While we were in the hospital anticipating Noah’s birth, on a trip across the street from St. Peter’s Hospital for some coffee, I found a little hole-in-the-wall that had an extensive menu with American food with some Greek items thrown in. Their menu claims they’re “The Gyro King.” I had to check it out.
On the evening Noah was born, I took a little stroll when Cassie was looking to have a nap.
I mainly wanted to try the gyro, but thought the platter with Greek salad and fries was a good deal for $12.10, especially since their menu says to try their salads. I also tried the Dolmades (grape leaves stuffed with rice) for $3.05. Why not?
There are a handful of tables at the back of the restaurant, so I sat down and played on my phone while I waited. I caught a few glimpses of the staff putting orders together, and thought they did a decent job juggling everything that was going on.

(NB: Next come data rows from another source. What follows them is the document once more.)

This is an optimization exercise on Yosys and OpenROAD, whose aim is small area and few clock cycles per item, not a production implementation. Only simulation tests tie the RTL to the original design; equivalence was not proved.

==> flow/design.v (excerpt) <==
module angle_position_pid_loop #(
  parameter int ENCODER_BITS   = appl_pkg::ENCODER_BITS_DEF,
  parameter int GAIN_FRAC_BITS = appl_pkg::GAIN_FRAC_BITS_DEF
) (
  input  logic                                clk_i,
  input  logic                                rst_ni,
  input  logic                                in_valid_i,
  output logic                                in_ready_o,
  input  logic [appl_pkg::ENC_W-1:0]          encoder_count_i,
  output logic                                out_valid_o,
  input  logic                                out_ready_i,
  output logic signed [appl_pkg::CUR_W-1:0]   current_ref_o,
  input  logic                                cfg_we_i,
  input  logic [appl_pkg::CFG_IDX_W-1:0]      cfg_idx_i,
  input  logic [appl_pkg::CFG_DATA_W-1:0]     cfg_data_i
);
  localparam int GW = appl_pkg::GAIN_W;
  logic signed [GW-1:0]  prop_gain_q, integ_gain_q, deriv_gain_q;
  logic signed [15:0]    output_low_q, output_high_q;    
  appl_pkg::angle_cfg_t  angle_cfg_q;
  logic signed [15:0]    lim_wr, lim_sat;
  assign lim_wr = cfg_data_i[15:0];
  always_comb begin
    lim_sat = lim_wr;
    if (lim_wr > 16'sd16384)  lim_sat = 16'sd16384;
    if (lim_wr < -16'sd16384) lim_sat = -16'sd16384;
  end
  always_ff @(posedge clk_i or negedge rst_ni) begin
    if (!rst_ni) begin
      prop_gain_q   <= '0;
      integ_gain_q  <= '0;
      deriv_gain_q  <= '0;
      output_low_q  <= -16'sd16384;
      output_high_q <= 16'sd16384;
      angle_cfg_q   <= '0;
    end else if (cfg_we_i) begin
      case (cfg_idx_i)
        appl_pkg::CFG_PROP_GAIN:    prop_gain_q   <= cfg_data_i;
        appl_pkg::CFG_INTEG_GAIN:   integ_gain_q  <= cfg_data_i;
        appl_pkg::CFG_DERIV_GAIN:   deriv_gain_q  <= cfg_data_i;
        appl_pkg::CFG_OUTPUT_LOW:   output_low_q  <= lim_sat;
        appl_pkg::CFG_OUTPUT_HIGH:  output_high_q <= lim_sat;
        appl_pkg::CFG_TARGET_ANGLE: angle_cfg_q.target_angle <= cfg_data_i[appl_pkg::ENC_W-1:0];
        appl_pkg::CFG_ZERO_ANGLE:   angle_cfg_q.zero_angle   <= cfg_data_i[appl_pkg::ENC_W-1:0];
  ...
clock: 10.5 ns
lec_check: 0
cap_margin: 5
core_margin: 2
core_utilization: 40
gpl_timing_driven: 0
slew_margin: 5
synth_hierarchical: 1
run.sh (not shown) runs the stock make flow with config.mk's settings and CLKGATE_MAP_FILE= SYNTH_SCRIPT=/design/flow/synth_recipe.tcl, a recipe that flattens the netlist after the stock synthesis.
Testbench counts at the start, summed over its fixed seeds: cycles 14,544, items 14,400.
Change:
CAP_MARGIN = 20   (was 5)
GPL_TIMING_DRIVEN = not set   (was 0)
SLEW_MARGIN = 20   (was 5)
Effect:
- synthesized area is unchanged
- synthesized cell count does not change
- critical path depth falls by 1
- hold slack got worse by 7.6 ps
- cell area falls by 6.3%
- worst setup slack improved by 210 ps
- clock skew rises by 23 ps
- final cell count falls by 4.0%
- maximum frequency rises by 2.2%
Change:
CORE_UTILIZATION = 55   (was 40)
The new run passed the timing, design-rule and antenna checks.
Area after synthesis stays the same.
Non-clock buffer count fell by 17.
Die area falls by a quarter to a third.
Cell area came out lower slightly.
Count of clock-buffer cells in the layout falls by 2.

---

angle_position_pid_loop, a different RTL version from the one above (not shown whole).
Size in the first run: about 3200 cells after synthesis, ~220 flip-flops, about 64 I/O pins, roughly 35000 um^2 of cells after synthesis.
Settings: LEC_CHECK=0, CAP_MARGIN=20, CORE_MARGIN=2, CORE_UTILIZATION=55, CTS_CLUSTER_DIAMETER=100, CTS_CLUSTER_SIZE=25, PLACE_DENSITY=0.75, SLEW_MARGIN=20, SYNTH_HIERARCHICAL=1; clock period 10.5 ns.
Testbench counts at the start, summed over its fixed seeds: cycles 14,544, items 14,400.
Rerun with:
Settings changed: CORE_UTILIZATION 55 to 70, CTS_CLUSTER_DIAMETER 100 to default, CTS_CLUSTER_SIZE 25 to default, PLACE_DENSITY 0.75 to default.
The changed run completed without violations.
Flip-flop and latch count is unchanged.
Routed wire length is higher by 9.2%.
Count of clock-buffer cells in the layout is higher by 18.
Die area is lower by 21%.
Cell count is lower by 3.3%.
Non-clock buffer count is higher by 15.
Critical path depth is lower by 3.

==> port drivers added, routing unchanged <==
How much do the figures lean on ideal ports? The routed layouts below were timed once more, with nothing changed but the port constraints. Step 1, drivers: a clkbuf_16 drives clk_i and a buf_2 each remaining input, both assumed. Step 2 times the ports against the registers' clock, not the clock port: input delays grow and output delays shrink by t, the midpoint of the rising clock arrivals with the driver on. a / b / c = ideal / step 1 / step 2; a / b = the first two.
run	shift t [ns]	setup slack, ns	worst setup path after step 2	latest minus earliest clock arrival (ns)	cell pins on the clock port's net
the first run of note 1	0.670	0.345 / 0.345 / 0.345	register to register	0.051 / 0.051	1
the second run of note 1	0.684	0.559 / 0.559 / 0.559	register to register	0.074 / 0.073	1
the third run of note 1	0.624	0.464 / 0.464 / 0.464	register to register	0.022 / 0.022	1
the first run of note 2	0.560	0.644 / 0.644 / 0.344	input to register	0.016 / 0.016	1
the second run of note 2	0.656	0.464 / 0.464 / 0.084	input to register	0.056 / 0.056	1
After both steps setup and hold are still met in every run listed. For the second run of note 2, which loses most, drivers alone change the setup slack by 0.000 ns; drivers and shift together by -0.380 ns.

The Dolmades came out first (they’re pretty much always pre-prepared). These were fairly generic and close in quality and texture to the canned ones you can buy. Even if they’re making these freshly, they’re probably using jarred grape leaves and marinating the assembled product similarly to the canned stuff, so I didn’t really expect these to be terribly outstanding.
The Greek salad had all of the tenets of a good version: romaine lettuce, cucumber, tomato, thin sliced red onion, Kalamata olives, feta cheese. And it came with a minuscule amount of oregano vinaigrette in a small cup. I was positive that I was going to have to ask for more, but that little cup was just the right amount. I look for the dressing for a Greek salad to bring a big hit of acid to cut through the richness and saltiness of the feta. All I really care is that the dressing gets onto the lettuce. The Kalamata olives were of very high quality. This salad far exceeded my expectations.
The fries were standard battered and seasoned cafeteria fries. They’re engineered to be good. I don’t really have much else to say about them.
The gyro was phenomenal. They use the ubiquitous pita bread that is part of every great gyro. All that’s on it is tomato, thin red onion, tzatziki sauce, and gyro meat. They have that spinning apparatus that slowly cooks a loaf of gyro meat and shave it thin for assembly. You have no idea how much of a difference this makes. Just about every gyro I’ve had in the Albany area has had pre-sliced gyro meat heated on a flat top, so Anton’s is a great outlier. The tzatziki sauce is clearly made on site and had a great balance of dill and cucumber and the rich bite of European-style yogurt.
The artwork on the wall was an inspiring nod to the fact that my first child had just been born. I thought that was really cute.
The menu advertises a “Free Gift” with first purchase. I redeemed my gift.
The gift was cinnamon and sugar pita chips. I was stuffed, so these took the walk back to the hospital with me.
When I got back to the hospital, I talked this place up to the moon with the staff. Some of them never heard of it; others were very familiar and recommended going back for breakfast.
So I did on the morning we checked out of the hospital.
The EJ Grande (warm pita with 2 eggs, sauteed onions, green peppers, home fries, cheese, bacon, ham, sausage, and gyro meat – $8.70) came highly recommended. It’s so much more than a regular breakfast sandwich, and by that point in our hospital stay, I was sick of the sack full of junk food I had been hauling around.
It was a mess, a beautiful, delicious mess! It’s sad that more places aren’t equipped to serve thin sliced gyro meat like this on breakfast sandwiches, but it’s also reassuring to know that this isn’t that easy to come across, because I’d totally eat this everyday if I could.